Stored data:
--------------------
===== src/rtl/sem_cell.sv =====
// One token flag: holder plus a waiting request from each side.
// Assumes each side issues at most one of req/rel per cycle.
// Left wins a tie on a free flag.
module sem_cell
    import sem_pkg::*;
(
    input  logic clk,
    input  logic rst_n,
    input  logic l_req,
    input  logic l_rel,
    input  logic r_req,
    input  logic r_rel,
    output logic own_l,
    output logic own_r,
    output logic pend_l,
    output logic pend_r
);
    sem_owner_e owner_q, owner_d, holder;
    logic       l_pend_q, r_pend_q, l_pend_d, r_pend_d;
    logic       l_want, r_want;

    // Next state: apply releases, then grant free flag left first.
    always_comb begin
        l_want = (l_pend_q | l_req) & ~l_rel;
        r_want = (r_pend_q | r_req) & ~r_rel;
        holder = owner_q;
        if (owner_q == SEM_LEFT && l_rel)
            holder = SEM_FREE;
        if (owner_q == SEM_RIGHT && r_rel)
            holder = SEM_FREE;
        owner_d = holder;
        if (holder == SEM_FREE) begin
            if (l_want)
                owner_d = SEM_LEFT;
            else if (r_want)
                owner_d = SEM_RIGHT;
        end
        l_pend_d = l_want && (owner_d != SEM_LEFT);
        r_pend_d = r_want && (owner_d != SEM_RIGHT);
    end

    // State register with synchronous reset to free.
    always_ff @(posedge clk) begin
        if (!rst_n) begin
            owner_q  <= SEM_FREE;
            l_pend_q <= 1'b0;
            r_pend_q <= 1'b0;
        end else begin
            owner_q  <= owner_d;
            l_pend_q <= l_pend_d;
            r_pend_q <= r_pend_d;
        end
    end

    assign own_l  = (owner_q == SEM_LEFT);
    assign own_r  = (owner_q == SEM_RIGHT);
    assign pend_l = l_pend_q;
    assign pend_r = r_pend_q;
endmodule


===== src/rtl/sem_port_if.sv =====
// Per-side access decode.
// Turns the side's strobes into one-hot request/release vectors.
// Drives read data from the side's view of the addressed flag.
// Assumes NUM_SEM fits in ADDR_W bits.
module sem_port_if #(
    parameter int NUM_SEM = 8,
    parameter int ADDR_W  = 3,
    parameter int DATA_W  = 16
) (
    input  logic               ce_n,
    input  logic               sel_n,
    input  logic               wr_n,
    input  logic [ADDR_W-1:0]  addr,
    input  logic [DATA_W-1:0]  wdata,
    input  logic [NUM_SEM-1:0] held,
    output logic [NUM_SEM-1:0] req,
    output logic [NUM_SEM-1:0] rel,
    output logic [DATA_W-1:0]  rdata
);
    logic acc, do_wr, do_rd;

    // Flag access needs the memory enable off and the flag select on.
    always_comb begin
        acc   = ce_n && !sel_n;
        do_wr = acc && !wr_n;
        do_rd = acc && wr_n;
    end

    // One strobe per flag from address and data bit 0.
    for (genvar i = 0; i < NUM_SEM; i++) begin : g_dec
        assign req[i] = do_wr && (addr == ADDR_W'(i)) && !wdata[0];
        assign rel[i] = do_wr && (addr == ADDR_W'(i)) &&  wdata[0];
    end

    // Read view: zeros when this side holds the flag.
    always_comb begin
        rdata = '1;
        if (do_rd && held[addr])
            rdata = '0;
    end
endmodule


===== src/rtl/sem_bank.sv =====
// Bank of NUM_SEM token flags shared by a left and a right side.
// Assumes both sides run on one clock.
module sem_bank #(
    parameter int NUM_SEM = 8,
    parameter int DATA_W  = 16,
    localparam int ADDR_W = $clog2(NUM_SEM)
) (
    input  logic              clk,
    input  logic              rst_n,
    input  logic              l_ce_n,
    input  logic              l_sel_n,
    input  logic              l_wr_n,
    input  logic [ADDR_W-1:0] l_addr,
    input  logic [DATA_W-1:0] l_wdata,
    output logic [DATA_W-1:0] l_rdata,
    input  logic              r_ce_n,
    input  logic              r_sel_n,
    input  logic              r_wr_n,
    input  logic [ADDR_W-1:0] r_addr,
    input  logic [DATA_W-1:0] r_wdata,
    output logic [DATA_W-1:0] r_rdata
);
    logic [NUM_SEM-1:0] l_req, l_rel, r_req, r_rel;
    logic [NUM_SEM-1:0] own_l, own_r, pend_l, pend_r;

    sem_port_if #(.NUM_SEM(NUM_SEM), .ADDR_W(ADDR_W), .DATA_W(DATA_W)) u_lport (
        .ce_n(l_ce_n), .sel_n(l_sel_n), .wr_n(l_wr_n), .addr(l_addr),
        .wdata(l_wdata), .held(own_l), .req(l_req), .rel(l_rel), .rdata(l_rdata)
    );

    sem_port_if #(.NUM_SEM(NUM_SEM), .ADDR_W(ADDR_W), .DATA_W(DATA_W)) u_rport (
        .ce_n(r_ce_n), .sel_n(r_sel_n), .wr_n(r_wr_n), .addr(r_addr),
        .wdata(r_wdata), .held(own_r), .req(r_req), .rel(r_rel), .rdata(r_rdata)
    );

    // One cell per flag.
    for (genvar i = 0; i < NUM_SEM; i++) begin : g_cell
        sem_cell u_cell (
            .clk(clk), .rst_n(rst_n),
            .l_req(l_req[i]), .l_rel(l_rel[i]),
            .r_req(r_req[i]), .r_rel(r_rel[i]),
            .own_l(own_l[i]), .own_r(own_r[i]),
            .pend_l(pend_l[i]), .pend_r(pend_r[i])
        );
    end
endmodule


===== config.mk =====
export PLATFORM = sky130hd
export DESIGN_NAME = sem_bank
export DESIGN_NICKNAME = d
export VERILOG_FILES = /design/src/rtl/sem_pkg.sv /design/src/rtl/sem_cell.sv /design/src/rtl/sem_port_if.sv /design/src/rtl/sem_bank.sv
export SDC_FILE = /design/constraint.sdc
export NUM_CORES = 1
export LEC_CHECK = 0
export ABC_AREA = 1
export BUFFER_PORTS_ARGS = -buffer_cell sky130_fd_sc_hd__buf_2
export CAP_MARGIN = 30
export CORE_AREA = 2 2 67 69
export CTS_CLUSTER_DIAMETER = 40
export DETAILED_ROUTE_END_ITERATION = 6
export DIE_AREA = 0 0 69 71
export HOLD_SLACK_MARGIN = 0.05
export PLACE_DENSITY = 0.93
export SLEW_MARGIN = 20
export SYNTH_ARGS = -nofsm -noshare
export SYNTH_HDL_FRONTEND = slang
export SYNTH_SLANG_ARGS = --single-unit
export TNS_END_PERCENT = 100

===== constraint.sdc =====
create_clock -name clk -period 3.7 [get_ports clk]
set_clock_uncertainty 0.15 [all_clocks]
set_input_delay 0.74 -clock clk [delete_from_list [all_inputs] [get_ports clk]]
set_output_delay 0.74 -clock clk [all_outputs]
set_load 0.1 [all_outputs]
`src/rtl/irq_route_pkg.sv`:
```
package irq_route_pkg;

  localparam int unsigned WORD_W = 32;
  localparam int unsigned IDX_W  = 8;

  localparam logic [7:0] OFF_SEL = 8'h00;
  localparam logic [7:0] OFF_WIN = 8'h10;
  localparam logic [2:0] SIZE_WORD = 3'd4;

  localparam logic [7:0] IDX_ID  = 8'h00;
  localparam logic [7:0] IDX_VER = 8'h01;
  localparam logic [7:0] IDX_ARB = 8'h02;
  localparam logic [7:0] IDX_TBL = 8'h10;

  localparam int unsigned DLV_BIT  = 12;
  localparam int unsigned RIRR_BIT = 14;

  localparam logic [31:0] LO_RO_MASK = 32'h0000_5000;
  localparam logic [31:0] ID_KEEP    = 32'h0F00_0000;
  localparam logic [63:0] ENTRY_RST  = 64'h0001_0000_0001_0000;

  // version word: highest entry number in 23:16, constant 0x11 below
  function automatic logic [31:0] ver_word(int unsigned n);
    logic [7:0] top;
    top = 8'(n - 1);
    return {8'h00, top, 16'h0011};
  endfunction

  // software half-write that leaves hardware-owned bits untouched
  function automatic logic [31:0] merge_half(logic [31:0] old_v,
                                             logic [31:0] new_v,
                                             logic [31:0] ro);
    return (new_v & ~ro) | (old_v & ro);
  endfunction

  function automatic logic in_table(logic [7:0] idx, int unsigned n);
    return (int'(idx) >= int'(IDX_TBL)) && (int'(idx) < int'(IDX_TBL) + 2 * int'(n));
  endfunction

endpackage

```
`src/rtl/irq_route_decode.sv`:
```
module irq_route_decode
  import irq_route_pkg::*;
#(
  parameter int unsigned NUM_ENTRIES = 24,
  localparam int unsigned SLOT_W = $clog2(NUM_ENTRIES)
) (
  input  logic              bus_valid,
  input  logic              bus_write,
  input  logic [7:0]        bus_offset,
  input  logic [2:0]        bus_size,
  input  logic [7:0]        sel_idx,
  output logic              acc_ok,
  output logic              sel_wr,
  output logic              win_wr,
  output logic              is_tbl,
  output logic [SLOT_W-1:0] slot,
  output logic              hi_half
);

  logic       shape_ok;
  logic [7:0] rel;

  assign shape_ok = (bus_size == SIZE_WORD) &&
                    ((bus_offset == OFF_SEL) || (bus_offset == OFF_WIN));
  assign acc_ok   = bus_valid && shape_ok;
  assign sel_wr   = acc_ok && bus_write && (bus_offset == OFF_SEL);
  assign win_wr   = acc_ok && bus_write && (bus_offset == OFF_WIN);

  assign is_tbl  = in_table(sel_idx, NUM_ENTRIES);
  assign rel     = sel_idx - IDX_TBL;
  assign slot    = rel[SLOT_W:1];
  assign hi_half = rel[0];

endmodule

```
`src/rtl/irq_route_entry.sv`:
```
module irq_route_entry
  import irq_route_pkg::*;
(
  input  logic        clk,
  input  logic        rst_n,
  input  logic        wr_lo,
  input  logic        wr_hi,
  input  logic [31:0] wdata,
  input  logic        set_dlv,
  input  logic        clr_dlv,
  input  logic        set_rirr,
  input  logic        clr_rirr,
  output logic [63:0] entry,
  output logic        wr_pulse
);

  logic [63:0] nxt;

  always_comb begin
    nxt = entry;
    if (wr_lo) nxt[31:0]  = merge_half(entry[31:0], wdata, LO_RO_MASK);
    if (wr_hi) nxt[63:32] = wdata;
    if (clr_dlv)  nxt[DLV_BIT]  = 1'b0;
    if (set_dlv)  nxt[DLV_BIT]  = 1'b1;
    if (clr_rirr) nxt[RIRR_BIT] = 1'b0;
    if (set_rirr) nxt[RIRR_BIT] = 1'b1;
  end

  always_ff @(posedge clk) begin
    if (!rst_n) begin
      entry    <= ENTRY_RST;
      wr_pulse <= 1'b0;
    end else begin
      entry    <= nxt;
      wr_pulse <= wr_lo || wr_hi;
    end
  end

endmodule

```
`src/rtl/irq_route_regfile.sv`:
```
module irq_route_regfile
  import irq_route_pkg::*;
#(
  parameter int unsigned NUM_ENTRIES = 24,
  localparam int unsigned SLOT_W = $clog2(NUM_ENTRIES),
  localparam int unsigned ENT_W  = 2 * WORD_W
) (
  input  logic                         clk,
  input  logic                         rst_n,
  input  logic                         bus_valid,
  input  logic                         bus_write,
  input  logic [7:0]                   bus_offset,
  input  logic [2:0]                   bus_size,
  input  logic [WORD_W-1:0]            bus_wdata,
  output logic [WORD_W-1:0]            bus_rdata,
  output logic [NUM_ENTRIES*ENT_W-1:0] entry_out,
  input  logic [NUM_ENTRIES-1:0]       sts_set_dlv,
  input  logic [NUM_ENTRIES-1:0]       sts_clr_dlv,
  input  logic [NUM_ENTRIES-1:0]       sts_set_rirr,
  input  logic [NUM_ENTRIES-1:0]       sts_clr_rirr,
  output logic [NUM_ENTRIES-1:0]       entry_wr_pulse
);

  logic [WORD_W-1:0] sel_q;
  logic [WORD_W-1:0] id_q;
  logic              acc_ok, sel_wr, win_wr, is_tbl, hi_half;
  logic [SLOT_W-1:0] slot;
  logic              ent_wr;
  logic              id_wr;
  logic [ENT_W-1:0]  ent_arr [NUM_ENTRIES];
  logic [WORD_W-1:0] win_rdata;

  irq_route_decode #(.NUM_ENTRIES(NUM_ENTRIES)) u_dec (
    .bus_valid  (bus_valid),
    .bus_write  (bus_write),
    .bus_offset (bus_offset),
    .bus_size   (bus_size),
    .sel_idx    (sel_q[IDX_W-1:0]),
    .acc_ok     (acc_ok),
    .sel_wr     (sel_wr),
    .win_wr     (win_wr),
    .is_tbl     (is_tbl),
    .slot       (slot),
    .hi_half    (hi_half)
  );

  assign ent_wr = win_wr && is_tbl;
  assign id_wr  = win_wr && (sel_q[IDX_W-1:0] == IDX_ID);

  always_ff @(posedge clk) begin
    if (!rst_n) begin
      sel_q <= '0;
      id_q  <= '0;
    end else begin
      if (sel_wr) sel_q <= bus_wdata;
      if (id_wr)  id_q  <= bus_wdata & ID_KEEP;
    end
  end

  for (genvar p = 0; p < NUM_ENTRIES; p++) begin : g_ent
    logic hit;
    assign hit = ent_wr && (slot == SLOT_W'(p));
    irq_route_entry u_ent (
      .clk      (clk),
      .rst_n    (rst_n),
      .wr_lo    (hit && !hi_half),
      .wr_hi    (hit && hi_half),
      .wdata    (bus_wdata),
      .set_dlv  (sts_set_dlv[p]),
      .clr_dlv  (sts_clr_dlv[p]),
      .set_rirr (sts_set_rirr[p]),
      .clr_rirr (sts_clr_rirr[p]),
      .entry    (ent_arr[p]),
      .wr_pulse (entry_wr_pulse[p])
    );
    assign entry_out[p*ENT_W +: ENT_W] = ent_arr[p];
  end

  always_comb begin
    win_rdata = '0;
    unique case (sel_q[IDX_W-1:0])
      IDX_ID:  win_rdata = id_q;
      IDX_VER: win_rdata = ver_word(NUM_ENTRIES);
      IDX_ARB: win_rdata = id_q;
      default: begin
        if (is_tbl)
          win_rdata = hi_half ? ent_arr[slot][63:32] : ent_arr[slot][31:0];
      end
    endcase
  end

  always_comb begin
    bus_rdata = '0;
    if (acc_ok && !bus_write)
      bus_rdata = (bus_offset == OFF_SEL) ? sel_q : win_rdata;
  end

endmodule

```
--------------------
» **ABOUT THIS EXERCISE**
Repeat the entries above exactly, from the first line through the line containing "one-hot request/release vectors.".

» **TASK RESPONSE**
===== src/rtl/sem_cell.sv =====
// One token flag: holder plus a waiting request from each side.
// Assumes each side issues at most one of req/rel per cycle.
// Left wins a tie on a free flag.
module sem_cell
    import sem_pkg::*;
(
    input  logic clk,
    input  logic rst_n,
    input  logic l_req,
    input  logic l_rel,
    input  logic r_req,
    input  logic r_rel,
    output logic own_l,
    output logic own_r,
    output logic pend_l,
    output logic pend_r
);
    sem_owner_e owner_q, owner_d, holder;
    logic       l_pend_q, r_pend_q, l_pend_d, r_pend_d;
    logic       l_want, r_want;

    // Next state: apply releases, then grant free flag left first.
    always_comb begin
        l_want = (l_pend_q | l_req) & ~l_rel;
        r_want = (r_pend_q | r_req) & ~r_rel;
        holder = owner_q;
        if (owner_q == SEM_LEFT && l_rel)
            holder = SEM_FREE;
        if (owner_q == SEM_RIGHT && r_rel)
            holder = SEM_FREE;
        owner_d = holder;
        if (holder == SEM_FREE) begin
            if (l_want)
                owner_d = SEM_LEFT;
            else if (r_want)
                owner_d = SEM_RIGHT;
        end
        l_pend_d = l_want && (owner_d != SEM_LEFT);
        r_pend_d = r_want && (owner_d != SEM_RIGHT);
    end

    // State register with synchronous reset to free.
    always_ff @(posedge clk) begin
        if (!rst_n) begin
            owner_q  <= SEM_FREE;
            l_pend_q <= 1'b0;
            r_pend_q <= 1'b0;
        end else begin
            owner_q  <= owner_d;
            l_pend_q <= l_pend_d;
            r_pend_q <= r_pend_d;
        end
    end

    assign own_l  = (owner_q == SEM_LEFT);
    assign own_r  = (owner_q == SEM_RIGHT);
    assign pend_l = l_pend_q;
    assign pend_r = r_pend_q;
endmodule


===== src/rtl/sem_port_if.sv =====
// Per-side access decode.
// Turns the side's strobes into one-hot request/release vectors.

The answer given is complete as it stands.